*Description of the task*. From the first line of the data below, copy each line up to the one containing "localparam logic [1:0] S_IDLE = 2'd0;", and include that line too.

*Input records*.
File: src/rtl/seq_divider_if.sv
// Start/done handshake and operand/result bus for the sequential divider.
interface seq_divider_if #(
   parameter int unsigned WIDTH = 8
);
   logic             start;
   logic [WIDTH-1:0] dividend;
   logic [WIDTH-1:0] divisor;
   logic             busy;
   logic             done;
   logic [WIDTH-1:0] quotient;
   logic [WIDTH-1:0] remainder;
   logic             div_by_zero;

   modport master (
      output start, dividend, divisor,
      input  busy, done, quotient, remainder, div_by_zero
   );

   modport slave (
      input  start, dividend, divisor,
      output busy, done, quotient, remainder, div_by_zero
   );
endinterface

File: src/rtl/seq_divider.sv
// Multi-cycle restoring divider, one trial subtraction per clock.
// Define SEQ_DIVIDER_SIGNED_EN for two's-complement operation (one extra fix-up edge).
module seq_divider #(
   parameter int unsigned WIDTH = 8
) (
   input  logic        clk,
   input  logic        rst,
   seq_divider_if.slave bus
);
   localparam int unsigned CW = $clog2(WIDTH + 1);

   localparam logic [1:0] S_IDLE = 2'd0;
   localparam logic [1:0] S_RUN  = 2'd1;
   localparam logic [1:0] S_DONE = 2'd2;
`ifdef SEQ_DIVIDER_SIGNED_EN
   localparam logic [1:0] S_FIX  = 2'd3;
`endif

   logic [1:0]       state_q, state_d;
   logic [CW-1:0]    cnt_q, cnt_d;
   logic [WIDTH-1:0] r_q, r_d;
   logic [WIDTH-1:0] q_q, q_d;
   logic [WIDTH-1:0] dvs_q, dvs_d;
   logic [WIDTH-1:0] quo_q, quo_d;
   logic [WIDTH-1:0] rem_q, rem_d;
   logic             dbz_q, dbz_d;
   logic             done_q, done_d;
   logic             busy_q, busy_d;
`ifdef SEQ_DIVIDER_SIGNED_EN
   logic             neg_quo_q, neg_quo_d;
   logic             neg_rem_q, neg_rem_d;
`endif

   logic [WIDTH:0]   t;
   logic [WIDTH-1:0] r_nx;
   logic [WIDTH-1:0] q_nx;
   logic [WIDTH-1:0] dvd_in;
   logic [WIDTH-1:0] dvs_in;

   // Next-state, datapath iteration and registered outputs
   always_comb begin
      state_d = state_q;
      cnt_d   = cnt_q;
      r_d     = r_q;
      q_d     = q_q;
      dvs_d   = dvs_q;
      quo_d   = quo_q;
      rem_d   = rem_q;
      dbz_d   = dbz_q;
      done_d  = 1'b0;
`ifdef SEQ_DIVIDER_SIGNED_EN
      neg_quo_d = neg_quo_q;
      neg_rem_d = neg_rem_q;
      dvd_in = bus.dividend[WIDTH-1] ? WIDTH'(WIDTH'(0) - bus.dividend) : bus.dividend;
      dvs_in = bus.divisor[WIDTH-1]  ? WIDTH'(WIDTH'(0) - bus.divisor)  : bus.divisor;
`else
      dvd_in = bus.dividend;
      dvs_in = bus.divisor;
`endif

      // Trial subtraction on the shifted partial remainder; MSB set means it went negative
      t    = {r_q, q_q[WIDTH-1]} - {1'b0, dvs_q};
      r_nx = t[WIDTH] ? {r_q[WIDTH-2:0], q_q[WIDTH-1]} : t[WIDTH-1:0];
      q_nx = {q_q[WIDTH-2:0], ~t[WIDTH]};

      case (state_q)
         S_IDLE, S_DONE: begin
            state_d = S_IDLE;
            if (bus.start) begin
               if (bus.divisor == WIDTH'(0)) begin
                  state_d = S_DONE;
                  done_d  = 1'b1;
                  quo_d   = '1;
                  rem_d   = bus.dividend;
                  dbz_d   = 1'b1;
               end else begin
                  state_d = S_RUN;
                  dbz_d   = 1'b0;
                  r_d     = '0;
                  q_d     = dvd_in;
                  dvs_d   = dvs_in;
                  cnt_d   = CW'(WIDTH);
`ifdef SEQ_DIVIDER_SIGNED_EN
                  neg_quo_d = bus.dividend[WIDTH-1] ^ bus.divisor[WIDTH-1];
                  neg_rem_d = bus.dividend[WIDTH-1];
`endif
               end
            end
         end
         S_RUN: begin
            r_d   = r_nx;
            q_d   = q_nx;
            cnt_d = cnt_q - CW'(1);
            if (cnt_q == CW'(1)) begin
`ifdef SEQ_DIVIDER_SIGNED_EN
               state_d = S_FIX;
`else
               state_d = S_DONE;
               done_d  = 1'b1;
               quo_d   = q_nx;
               rem_d   = r_nx;
`endif
            end
         end
`ifdef SEQ_DIVIDER_SIGNED_EN
         S_FIX: begin
            state_d = S_DONE;
            done_d  = 1'b1;
            quo_d   = neg_quo_q ? WIDTH'(WIDTH'(0) - q_q) : q_q;
            rem_d   = neg_rem_q ? WIDTH'(WIDTH'(0) - r_q) : r_q;
         end
`endif
         default: state_d = S_IDLE;
      endcase

      busy_d = (state_d == S_RUN);
   end

   // State and output registers
   always_ff @(posedge clk) begin
      if (rst) begin
         state_q <= S_IDLE;
         cnt_q   <= '0;
         r_q     <= '0;
         q_q     <= '0;
         dvs_q   <= '0;
         quo_q   <= '0;
         rem_q   <= '0;
         dbz_q   <= 1'b0;
         done_q  <= 1'b0;
         busy_q  <= 1'b0;
`ifdef SEQ_DIVIDER_SIGNED_EN
         neg_quo_q <= 1'b0;
         neg_rem_q <= 1'b0;
`endif
      end else begin
         state_q <= state_d;
         cnt_q   <= cnt_d;
         r_q     <= r_d;
         q_q     <= q_d;
         dvs_q   <= dvs_d;
         quo_q   <= quo_d;
         rem_q   <= rem_d;
         dbz_q   <= dbz_d;
         done_q  <= done_d;
         busy_q  <= busy_d;
`ifdef SEQ_DIVIDER_SIGNED_EN
         neg_quo_q <= neg_quo_d;
         neg_rem_q <= neg_rem_d;
`endif
      end
   end

   assign bus.busy        = busy_q;
   assign bus.done        = done_q;
   assign bus.quotient    = quo_q;
   assign bus.remainder   = rem_q;
   assign bus.div_by_zero = dbz_q;
endmodule

File: src/flat_wrapper.sv
// flat-port wrapper written by rule: the top's interface ports become plain ports
module seq_divider_flat 
#(
   parameter int unsigned WIDTH = 8
)
  (clk, rst, bus_start, bus_dividend, bus_divisor, bus_busy, bus_done, bus_quotient, bus_remainder, bus_div_by_zero);
  seq_divider_if #(.WIDTH(WIDTH)) bus_i ();
  input  logic clk;
  input  logic rst;
  input wire logic [$bits(bus_i.start)-1:0] bus_start;
  input wire logic [$bits(bus_i.dividend)-1:0] bus_dividend;
  input wire logic [$bits(bus_i.divisor)-1:0] bus_divisor;
  output wire logic [$bits(bus_i.busy)-1:0] bus_busy;
  output wire logic [$bits(bus_i.done)-1:0] bus_done;
  output wire logic [$bits(bus_i.quotient)-1:0] bus_quotient;
  output wire logic [$bits(bus_i.remainder)-1:0] bus_remainder;
  output wire logic [$bits(bus_i.div_by_zero)-1:0] bus_div_by_zero;
  assign bus_i.start = bus_start;
  assign bus_i.dividend = bus_dividend;
  assign bus_i.divisor = bus_divisor;
  assign bus_busy = bus_i.busy;
  assign bus_done = bus_i.done;
  assign bus_quotient = bus_i.quotient;
  assign bus_remainder = bus_i.remainder;
  assign bus_div_by_zero = bus_i.div_by_zero;
  seq_divider #(.WIDTH(WIDTH)) u_core (.clk(clk), .rst(rst), .bus(bus_i));
endmodule
File: config.mk
export PLATFORM = sky130hd
export DESIGN_NAME = seq_divider_flat
export DESIGN_NICKNAME = d
export VERILOG_FILES = /design/src/rtl/seq_divider_if.sv /design/src/rtl/seq_divider.sv /design/src/flat_wrapper.sv
export SDC_FILE = /design/constraint.sdc
export NUM_CORES = 1
export LEC_CHECK = 0
export CAP_MARGIN = 0
export CORE_UTILIZATION = 31
export CTS_CLUSTER_DIAMETER = 100
export CTS_CLUSTER_SIZE = 20
export DETAILED_ROUTE_END_ITERATION = 8
export GPL_ROUTABILITY_DRIVEN = 0
export PLACE_DENSITY = 0.55
export SLEW_MARGIN = 20
export SYNTH_ARGS = -nofsm -noshare
export SYNTH_HDL_FRONTEND = slang
export SYNTH_SLANG_ARGS = --single-unit
File: constraint.sdc
create_clock -name clk -period 6.3 [get_ports clk]
set_input_delay 1.575 -clock clk [delete_from_list [all_inputs] [get_ports clk]]
set_output_delay 1.575 -clock clk [all_outputs]
set_load 0.05 [all_outputs]
==> flow_metrics.py, run 1 <==
metrics = {
    "grt": {
        "grt_max_degree": 42,
        "grt_pass1_wl_um": 10900,
        "antenna_found_initial": 0,
        "track_usage_pct": 16.0,
        "gr-total-overflow": 0,
        "grt_pass1_vias": 2106,
    },
    "synth": {
        "yosysTopAreaCellShare_pct": 38.8,
        "synth_top_cell_by_area": "dfxtp_1",
        "ys_top_cells_by_area": "dfxtp_1 39%, nor2_1 8.7%, nand2_1 5.6%",
        "synth-simple-area-share_pct": 24.1,
        "synthCells": 320,
        "synthArstFlopShare_pct": 0,
        "synth_seq_area_share_pct": 38.8,
        "synth_area_um2": 2530,
        "avgSynthCellArea_um2": 7.91,
        "muxShareOfSynthArea_pct": 4.20,
        "synth_fa_ha_area_share_pct": 5.73,
        "ys_warn_count": 0,
        "synth_nets": 350,
        "synth_flop_cell": "dfxtp_1",
        "synth_top_family_by_area": "simple AND/OR/NAND/NOR gates",
        "ys_seq_elements": 49,
        "yosysUniqueCellTypes": 43,
        "synth-compound-area-share_pct": 22.0,
        "synthXorXnorAreaFrac_pct": 0.692,
        "synth_edf_count": 0,
    },
    "floorplan": {
        "rows": 32,
        "die_w_um": 92.4,
        "io_pins": 38,
        "dieArea_um2": 8530,
        "initial_core_util_pct": 32.4,
        "core_um2": 7810,
        "chipHeight_um": 92.4,
    },
    "min_path": {
        "hp-class": "reg -> reg",
        "hp-start": "u_core.bus.div_by_zero",
        "hold_end": "u_core.bus.div_by_zero",
        "hold_path_depth": 2,
    },
    "clock_network": {
        "clockBufferDepth": 2,
        "cts_sinks": 49,
        "clk-insertion-delay-late_ns": 0.30,
        "numCtsBuffers": 5,
        "post-cts-setup-buffer-count": 0,
        "cts_resized": 0,
        "tritoncts": "yes",
        "cts_hold_buf": 0,
        "clk_pin_slew_ns": 0.10,
        "clockRootBuffer": "clkbuf_8",
        "cts_max_level": 2,
    },
    "drt": {
        "drt_pass1_iterations": 5,
        "routed_via_density": 5.08,
        "via_count": 2312,
        "antenna_left": 0,
        "drtIter0Drc": 133,
        "routed_wl_um": 6630,
        "routedWlPerCell_um": 14.6,
        "drc": 0,
    },
    "power": {
        "p_leak_nw": 1.17,
        "ir_drop_v": 0.000129,
        "powerDensity_nw_per_um2": 256,
    },
    "sta": {
        "finalCritPeriodShare_pct": 55.5,
        "fin_crit_ns": 3.50,
        "rsz0062_at_grt": "false",
        "drv_slew": 0,
        "skew_ns": 0.00866,
        "max_slew_margin_pct": 36.9,
        "final-hold-violation-count": 0,
        "setup_ws_ns": 2.80,
        "clock.fmax_mhz": 286,
        "setup_viol": 0,
        "tns_ns": 0,
        "worstMarginPinSlew_ns": 0.923,
    },
    "place": {
        "dp_hpwl_um": 4950,
        "post-place-ws_ns": 2.44,
        "numPortBuffers": 37,
    },
    "setup_path": {
        "cp-start-kind": "input pin",
        "rr_endpoint": "u_core.r_q[7]",
        "reg2reg_depth": 10,
        "worst-r2r-setup-slack_ns": 3.14,
        "path_max_fanout": 14,
        "crit_path_end_kind": "register",
        "timing.rr.start": "u_core.q_q[7]",
        "arrival_ns": 3.66,
        "worstPathRequired_ns": 6.47,
        "timing_worst_setup_path_type": "in -> reg",
    },
    "final_layout": {
        "antenna_cells": 0,
        "syn2layout_area_growth_pct": 22.2,
        "final_layout_size_suffix_gt1_share_pct": 6.52,
        "nets": 382,
        "fillers": 824,
    },
    "outcome": {
        "outcome": "finished, final reports clean",
    },
    "flow_run": {
        "cap_viol_max_count": 0,
    },
}
## state kept, by name, summed over array words and instances (netlist names), 2 cells and up
name,cells
u_core.r_q,8
u_core.bus.quotient,8
u_core.cnt_q,4
u_core.state_q,2
u_core.q_q,8
u_core.bus.remainder,8
u_core.dvs_q,8
## logic make-up after synthesis
logic type                 after synthesis
buffers and inverters                   30
muxes                                   10
AOI/OAI and AO/OA                       81
and+or+nand+nor                        137
adders and majority gates               11
xor gates and xnor gates                 2
DFF                                     49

*Response to the exercise*.
File: src/rtl/seq_divider_if.sv
// Start/done handshake and operand/result bus for the sequential divider.
interface seq_divider_if #(
   parameter int unsigned WIDTH = 8
);
   logic             start;
   logic [WIDTH-1:0] dividend;
   logic [WIDTH-1:0] divisor;
   logic             busy;
   logic             done;
   logic [WIDTH-1:0] quotient;
   logic [WIDTH-1:0] remainder;
   logic             div_by_zero;

   modport master (
      output start, dividend, divisor,
      input  busy, done, quotient, remainder, div_by_zero
   );

   modport slave (
      input  start, dividend, divisor,
      output busy, done, quotient, remainder, div_by_zero
   );
endinterface

File: src/rtl/seq_divider.sv
// Multi-cycle restoring divider, one trial subtraction per clock.
// Define SEQ_DIVIDER_SIGNED_EN for two's-complement operation (one extra fix-up edge).
module seq_divider #(
   parameter int unsigned WIDTH = 8
) (
   input  logic        clk,
   input  logic        rst,
   seq_divider_if.slave bus
);
   localparam int unsigned CW = $clog2(WIDTH + 1);

   localparam logic [1:0] S_IDLE = 2'd0;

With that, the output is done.